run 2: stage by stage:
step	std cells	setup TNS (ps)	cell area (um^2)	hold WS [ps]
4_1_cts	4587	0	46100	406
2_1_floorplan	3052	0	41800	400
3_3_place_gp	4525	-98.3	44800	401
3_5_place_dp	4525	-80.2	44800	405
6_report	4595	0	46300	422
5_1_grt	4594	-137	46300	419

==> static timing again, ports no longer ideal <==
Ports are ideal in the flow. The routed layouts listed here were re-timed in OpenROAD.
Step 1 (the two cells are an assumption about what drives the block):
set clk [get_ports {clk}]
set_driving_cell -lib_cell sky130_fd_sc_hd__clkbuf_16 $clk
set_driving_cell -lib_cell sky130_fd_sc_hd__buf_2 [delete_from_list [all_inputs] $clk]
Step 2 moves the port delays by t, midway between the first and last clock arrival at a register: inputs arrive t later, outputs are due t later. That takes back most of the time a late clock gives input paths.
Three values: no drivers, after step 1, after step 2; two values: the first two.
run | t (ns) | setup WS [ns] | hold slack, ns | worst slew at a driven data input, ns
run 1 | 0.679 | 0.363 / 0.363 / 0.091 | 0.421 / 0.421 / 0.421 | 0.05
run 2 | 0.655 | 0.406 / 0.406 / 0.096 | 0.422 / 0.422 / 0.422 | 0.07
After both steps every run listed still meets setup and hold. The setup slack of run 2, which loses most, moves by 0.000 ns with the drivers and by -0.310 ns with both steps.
* * * * * * *
- _What you should do_
Using the entries above, give again exactly the lines from the line holding "set clk [get_ports" through the line holding "Step 2 moves". Include both end lines and nothing else.

- _Solution_
set clk [get_ports {clk}]
set_driving_cell -lib_cell sky130_fd_sc_hd__clkbuf_16 $clk
set_driving_cell -lib_cell sky130_fd_sc_hd__buf_2 [delete_from_list [all_inputs] $clk]
Step 2 moves the port delays by t, midway between the first and last clock arrival at a register: inputs arrive t later, outputs are due t later. That takes back most of the time a late clock gives input paths.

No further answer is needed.